| YOUR ASSIGNMENT |
The string "setup" may appear in lines of the listing. Report each line where it does.

| RECORDED INFORMATION |
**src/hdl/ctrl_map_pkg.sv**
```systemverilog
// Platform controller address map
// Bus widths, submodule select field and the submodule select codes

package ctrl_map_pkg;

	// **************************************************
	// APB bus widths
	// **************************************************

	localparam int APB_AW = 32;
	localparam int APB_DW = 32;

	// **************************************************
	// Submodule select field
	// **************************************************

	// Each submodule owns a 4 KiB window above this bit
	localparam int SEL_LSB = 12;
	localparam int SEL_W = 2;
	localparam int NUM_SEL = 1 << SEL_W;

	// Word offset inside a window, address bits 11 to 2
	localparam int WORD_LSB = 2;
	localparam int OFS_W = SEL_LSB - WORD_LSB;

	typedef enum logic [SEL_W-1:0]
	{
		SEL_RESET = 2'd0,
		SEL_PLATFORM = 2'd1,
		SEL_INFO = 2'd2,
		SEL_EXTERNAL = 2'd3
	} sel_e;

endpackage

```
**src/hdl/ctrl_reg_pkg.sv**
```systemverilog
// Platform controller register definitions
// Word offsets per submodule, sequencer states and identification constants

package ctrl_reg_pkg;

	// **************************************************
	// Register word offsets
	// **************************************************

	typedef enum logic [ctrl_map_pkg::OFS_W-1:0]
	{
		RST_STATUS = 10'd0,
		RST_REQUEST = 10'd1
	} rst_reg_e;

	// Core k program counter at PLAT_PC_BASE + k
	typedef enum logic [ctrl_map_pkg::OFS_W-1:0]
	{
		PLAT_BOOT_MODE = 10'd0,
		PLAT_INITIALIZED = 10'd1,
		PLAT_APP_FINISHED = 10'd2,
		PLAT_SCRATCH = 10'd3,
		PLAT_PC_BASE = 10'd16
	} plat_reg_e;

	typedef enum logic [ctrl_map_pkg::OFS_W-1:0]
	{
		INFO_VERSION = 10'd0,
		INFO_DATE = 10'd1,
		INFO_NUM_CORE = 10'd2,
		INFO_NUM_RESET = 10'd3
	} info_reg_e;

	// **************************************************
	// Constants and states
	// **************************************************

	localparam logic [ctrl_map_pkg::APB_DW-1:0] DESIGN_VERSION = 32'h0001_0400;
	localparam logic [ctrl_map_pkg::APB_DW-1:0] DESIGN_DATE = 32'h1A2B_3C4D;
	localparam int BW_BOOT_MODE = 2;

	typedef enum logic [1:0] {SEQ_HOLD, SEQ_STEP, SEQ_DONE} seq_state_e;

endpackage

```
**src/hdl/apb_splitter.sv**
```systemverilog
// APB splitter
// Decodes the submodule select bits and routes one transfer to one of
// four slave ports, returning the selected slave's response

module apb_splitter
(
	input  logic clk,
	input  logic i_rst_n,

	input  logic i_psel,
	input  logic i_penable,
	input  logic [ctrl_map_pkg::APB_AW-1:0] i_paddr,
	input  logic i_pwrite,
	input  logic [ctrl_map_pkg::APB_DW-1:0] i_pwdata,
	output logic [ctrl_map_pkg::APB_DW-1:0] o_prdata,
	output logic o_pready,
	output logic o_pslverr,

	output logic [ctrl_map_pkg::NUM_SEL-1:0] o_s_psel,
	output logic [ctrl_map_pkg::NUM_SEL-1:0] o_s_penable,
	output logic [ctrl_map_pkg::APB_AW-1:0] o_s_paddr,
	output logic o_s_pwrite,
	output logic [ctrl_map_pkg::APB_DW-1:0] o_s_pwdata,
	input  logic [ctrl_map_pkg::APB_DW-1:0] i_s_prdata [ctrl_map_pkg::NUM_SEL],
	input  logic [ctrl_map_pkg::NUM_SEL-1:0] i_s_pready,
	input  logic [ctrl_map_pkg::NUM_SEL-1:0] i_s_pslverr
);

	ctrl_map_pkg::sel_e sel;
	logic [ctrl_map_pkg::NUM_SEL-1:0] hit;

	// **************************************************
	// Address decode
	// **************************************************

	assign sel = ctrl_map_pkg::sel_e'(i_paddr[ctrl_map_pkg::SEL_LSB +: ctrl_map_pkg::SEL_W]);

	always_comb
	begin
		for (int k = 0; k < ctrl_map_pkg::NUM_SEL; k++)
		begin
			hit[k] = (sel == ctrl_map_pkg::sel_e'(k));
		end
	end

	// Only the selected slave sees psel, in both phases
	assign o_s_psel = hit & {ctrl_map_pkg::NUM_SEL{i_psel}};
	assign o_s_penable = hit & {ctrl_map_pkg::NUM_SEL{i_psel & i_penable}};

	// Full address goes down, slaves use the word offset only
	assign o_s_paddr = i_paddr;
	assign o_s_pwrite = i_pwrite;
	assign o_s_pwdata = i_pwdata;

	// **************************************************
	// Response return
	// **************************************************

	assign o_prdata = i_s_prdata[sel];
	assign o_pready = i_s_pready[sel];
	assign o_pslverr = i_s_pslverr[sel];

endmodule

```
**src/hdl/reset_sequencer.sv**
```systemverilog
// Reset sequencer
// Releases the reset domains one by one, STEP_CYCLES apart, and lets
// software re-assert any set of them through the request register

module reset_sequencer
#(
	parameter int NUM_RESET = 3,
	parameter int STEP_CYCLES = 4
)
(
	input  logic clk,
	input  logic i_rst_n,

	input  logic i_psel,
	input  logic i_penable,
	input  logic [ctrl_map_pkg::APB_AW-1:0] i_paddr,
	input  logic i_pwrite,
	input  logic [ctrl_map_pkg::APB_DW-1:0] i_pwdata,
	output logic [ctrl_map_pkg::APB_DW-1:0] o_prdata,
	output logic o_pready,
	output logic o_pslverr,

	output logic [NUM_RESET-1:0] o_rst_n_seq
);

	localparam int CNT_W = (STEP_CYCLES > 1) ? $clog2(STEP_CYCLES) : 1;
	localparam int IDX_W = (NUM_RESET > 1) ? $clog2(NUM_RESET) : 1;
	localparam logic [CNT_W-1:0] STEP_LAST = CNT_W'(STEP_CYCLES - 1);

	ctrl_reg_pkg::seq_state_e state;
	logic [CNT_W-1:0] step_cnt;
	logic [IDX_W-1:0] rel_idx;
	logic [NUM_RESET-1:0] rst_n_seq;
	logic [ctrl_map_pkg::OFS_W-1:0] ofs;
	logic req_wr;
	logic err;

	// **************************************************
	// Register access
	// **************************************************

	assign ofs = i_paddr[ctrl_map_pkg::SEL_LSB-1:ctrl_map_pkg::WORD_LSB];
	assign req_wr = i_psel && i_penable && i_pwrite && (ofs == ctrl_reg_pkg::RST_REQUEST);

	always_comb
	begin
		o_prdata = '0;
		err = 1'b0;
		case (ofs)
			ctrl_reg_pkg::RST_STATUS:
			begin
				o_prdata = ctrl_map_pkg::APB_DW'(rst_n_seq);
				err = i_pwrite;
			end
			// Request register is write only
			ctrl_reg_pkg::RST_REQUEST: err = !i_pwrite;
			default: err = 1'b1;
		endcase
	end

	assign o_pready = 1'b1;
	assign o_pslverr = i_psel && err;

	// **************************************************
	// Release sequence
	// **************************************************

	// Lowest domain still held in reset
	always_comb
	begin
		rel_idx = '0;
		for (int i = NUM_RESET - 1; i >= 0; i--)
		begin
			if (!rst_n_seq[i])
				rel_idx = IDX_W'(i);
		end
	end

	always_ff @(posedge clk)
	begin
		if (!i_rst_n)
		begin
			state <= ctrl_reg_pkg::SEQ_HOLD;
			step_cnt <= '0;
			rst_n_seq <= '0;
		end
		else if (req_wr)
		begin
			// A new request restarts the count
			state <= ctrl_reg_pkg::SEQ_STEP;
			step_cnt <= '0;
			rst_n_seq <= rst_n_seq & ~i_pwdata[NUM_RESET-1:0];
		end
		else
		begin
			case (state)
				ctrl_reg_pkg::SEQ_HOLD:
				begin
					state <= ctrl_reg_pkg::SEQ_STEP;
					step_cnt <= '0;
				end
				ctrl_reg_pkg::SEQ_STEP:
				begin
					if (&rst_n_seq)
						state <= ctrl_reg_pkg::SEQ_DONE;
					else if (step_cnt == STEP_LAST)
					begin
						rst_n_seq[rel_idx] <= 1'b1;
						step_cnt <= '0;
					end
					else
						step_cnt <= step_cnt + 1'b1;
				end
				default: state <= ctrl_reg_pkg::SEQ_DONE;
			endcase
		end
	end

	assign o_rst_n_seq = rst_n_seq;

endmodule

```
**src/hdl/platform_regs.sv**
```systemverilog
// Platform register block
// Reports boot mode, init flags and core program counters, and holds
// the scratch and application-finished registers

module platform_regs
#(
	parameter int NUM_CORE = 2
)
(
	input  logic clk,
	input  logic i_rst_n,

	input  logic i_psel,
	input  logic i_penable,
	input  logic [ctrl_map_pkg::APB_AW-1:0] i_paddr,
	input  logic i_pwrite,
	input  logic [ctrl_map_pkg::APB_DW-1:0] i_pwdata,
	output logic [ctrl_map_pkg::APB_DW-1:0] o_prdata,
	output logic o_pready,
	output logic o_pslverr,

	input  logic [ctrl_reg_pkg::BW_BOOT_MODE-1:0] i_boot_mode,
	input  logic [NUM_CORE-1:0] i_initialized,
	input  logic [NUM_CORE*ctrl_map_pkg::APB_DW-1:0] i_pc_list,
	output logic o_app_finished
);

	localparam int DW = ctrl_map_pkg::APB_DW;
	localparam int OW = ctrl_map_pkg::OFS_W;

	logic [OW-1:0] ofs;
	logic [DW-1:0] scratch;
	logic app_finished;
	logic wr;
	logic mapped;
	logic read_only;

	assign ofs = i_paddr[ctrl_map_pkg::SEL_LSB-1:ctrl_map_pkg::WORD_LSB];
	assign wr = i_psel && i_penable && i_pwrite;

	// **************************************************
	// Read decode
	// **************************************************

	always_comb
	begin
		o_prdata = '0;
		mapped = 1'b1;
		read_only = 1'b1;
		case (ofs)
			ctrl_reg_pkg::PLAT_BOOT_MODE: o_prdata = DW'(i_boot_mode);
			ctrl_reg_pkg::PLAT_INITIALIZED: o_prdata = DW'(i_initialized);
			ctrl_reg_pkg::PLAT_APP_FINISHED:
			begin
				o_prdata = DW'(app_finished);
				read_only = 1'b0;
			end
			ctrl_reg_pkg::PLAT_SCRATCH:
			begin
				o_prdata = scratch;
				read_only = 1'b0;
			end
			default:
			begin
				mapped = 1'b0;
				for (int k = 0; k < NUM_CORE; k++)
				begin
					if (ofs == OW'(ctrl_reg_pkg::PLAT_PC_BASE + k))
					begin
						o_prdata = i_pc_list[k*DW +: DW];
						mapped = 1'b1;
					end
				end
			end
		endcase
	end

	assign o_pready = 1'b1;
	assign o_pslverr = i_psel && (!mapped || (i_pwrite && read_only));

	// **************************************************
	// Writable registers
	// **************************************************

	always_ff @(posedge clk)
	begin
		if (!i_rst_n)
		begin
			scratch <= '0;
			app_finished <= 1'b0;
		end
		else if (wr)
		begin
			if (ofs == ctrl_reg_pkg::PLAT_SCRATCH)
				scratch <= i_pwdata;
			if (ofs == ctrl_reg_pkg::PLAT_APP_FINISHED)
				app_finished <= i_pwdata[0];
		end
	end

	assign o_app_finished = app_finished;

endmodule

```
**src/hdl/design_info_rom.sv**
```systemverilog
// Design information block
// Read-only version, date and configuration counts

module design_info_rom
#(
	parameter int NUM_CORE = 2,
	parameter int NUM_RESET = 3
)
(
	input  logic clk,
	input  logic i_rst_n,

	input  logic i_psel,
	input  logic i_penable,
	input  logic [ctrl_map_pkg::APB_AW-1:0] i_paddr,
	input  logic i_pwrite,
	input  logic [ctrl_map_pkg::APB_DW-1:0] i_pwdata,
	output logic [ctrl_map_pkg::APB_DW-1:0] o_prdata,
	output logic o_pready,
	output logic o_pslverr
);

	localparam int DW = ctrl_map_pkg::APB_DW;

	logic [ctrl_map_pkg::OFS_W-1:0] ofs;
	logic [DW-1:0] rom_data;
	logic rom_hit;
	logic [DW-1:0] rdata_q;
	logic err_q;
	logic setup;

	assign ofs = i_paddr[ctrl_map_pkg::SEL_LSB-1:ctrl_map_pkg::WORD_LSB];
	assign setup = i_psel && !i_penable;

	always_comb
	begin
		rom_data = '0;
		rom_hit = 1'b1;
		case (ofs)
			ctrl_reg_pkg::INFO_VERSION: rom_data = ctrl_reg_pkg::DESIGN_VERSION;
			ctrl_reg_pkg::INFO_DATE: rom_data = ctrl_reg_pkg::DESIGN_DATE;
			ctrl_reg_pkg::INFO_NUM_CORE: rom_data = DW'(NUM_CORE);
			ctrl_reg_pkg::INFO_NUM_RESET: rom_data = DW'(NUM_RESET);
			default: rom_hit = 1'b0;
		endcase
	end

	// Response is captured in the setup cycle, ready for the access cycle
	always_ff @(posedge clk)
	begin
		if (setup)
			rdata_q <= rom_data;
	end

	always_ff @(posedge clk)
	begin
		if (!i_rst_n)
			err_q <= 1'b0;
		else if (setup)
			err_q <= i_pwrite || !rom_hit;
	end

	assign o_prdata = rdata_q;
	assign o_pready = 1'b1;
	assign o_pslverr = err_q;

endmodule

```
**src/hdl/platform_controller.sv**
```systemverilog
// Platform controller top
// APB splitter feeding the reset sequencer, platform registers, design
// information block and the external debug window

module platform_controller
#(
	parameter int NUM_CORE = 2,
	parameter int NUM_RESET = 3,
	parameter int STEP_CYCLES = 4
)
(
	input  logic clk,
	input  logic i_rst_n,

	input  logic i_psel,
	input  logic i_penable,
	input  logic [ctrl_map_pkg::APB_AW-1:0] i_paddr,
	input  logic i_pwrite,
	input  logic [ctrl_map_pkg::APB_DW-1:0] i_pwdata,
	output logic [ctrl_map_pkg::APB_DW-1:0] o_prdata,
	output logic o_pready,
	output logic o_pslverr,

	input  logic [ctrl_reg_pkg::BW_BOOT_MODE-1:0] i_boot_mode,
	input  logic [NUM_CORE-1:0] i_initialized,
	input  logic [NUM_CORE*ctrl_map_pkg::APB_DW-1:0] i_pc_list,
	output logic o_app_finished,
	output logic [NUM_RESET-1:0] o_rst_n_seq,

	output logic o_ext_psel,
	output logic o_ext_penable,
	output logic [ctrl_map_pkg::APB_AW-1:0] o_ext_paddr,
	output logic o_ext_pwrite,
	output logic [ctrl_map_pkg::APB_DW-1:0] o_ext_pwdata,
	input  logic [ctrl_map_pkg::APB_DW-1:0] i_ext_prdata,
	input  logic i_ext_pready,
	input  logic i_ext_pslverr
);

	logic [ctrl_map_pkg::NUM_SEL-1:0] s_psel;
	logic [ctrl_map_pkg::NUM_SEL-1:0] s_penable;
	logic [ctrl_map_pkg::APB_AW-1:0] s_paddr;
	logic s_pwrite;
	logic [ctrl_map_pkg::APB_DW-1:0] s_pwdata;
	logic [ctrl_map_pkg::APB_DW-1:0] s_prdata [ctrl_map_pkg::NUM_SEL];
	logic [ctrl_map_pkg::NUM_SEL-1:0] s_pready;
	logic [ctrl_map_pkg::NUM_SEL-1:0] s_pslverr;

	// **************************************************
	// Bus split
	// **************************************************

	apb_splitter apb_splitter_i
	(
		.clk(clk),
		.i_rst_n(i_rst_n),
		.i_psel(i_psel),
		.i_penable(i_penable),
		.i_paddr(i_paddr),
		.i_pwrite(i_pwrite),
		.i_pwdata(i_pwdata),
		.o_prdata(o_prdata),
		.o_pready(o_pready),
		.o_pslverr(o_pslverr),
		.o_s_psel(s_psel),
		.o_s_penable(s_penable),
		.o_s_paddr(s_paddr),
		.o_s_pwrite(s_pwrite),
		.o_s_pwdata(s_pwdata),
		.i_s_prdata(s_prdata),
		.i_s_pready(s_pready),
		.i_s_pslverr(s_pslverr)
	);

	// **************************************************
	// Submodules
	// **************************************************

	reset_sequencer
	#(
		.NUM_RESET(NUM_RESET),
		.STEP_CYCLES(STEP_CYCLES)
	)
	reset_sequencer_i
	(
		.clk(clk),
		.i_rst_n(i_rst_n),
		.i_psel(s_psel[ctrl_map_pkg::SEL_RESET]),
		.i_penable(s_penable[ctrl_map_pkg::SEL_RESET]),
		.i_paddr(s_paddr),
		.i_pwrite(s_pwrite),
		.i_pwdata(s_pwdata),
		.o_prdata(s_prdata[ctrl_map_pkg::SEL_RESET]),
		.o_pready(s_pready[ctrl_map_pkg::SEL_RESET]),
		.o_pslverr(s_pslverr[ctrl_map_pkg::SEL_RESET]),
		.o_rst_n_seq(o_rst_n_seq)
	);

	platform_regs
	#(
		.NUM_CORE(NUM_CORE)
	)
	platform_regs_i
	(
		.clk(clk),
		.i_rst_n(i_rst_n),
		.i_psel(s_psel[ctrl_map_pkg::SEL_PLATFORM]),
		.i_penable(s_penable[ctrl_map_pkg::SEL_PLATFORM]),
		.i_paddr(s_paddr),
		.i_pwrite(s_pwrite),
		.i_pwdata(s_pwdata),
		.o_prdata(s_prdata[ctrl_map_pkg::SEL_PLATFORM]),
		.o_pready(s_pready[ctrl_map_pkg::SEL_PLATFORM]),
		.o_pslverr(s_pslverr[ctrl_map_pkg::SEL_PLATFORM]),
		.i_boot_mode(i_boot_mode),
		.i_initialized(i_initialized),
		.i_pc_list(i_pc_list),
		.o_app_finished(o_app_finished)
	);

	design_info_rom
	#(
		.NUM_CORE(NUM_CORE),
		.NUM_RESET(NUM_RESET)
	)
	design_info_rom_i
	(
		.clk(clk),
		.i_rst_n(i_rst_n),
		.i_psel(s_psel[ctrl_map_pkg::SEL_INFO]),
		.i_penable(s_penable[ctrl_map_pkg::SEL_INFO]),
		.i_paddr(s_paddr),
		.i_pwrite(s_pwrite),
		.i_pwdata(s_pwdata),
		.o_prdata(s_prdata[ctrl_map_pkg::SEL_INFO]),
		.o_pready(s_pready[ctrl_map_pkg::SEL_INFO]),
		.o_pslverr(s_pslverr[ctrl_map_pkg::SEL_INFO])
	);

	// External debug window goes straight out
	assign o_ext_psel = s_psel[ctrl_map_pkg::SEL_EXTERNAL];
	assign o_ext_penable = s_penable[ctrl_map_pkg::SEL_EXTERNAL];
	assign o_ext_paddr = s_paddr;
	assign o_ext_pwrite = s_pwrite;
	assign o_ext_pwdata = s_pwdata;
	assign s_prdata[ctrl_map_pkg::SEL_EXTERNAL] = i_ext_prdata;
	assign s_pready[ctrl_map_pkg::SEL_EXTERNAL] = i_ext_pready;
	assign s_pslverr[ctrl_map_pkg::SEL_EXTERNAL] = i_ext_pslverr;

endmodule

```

| RESPONSE AREA |
	logic setup;
	assign setup = i_psel && !i_penable;
	// Response is captured in the setup cycle, ready for the access cycle
		if (setup)
		else if (setup)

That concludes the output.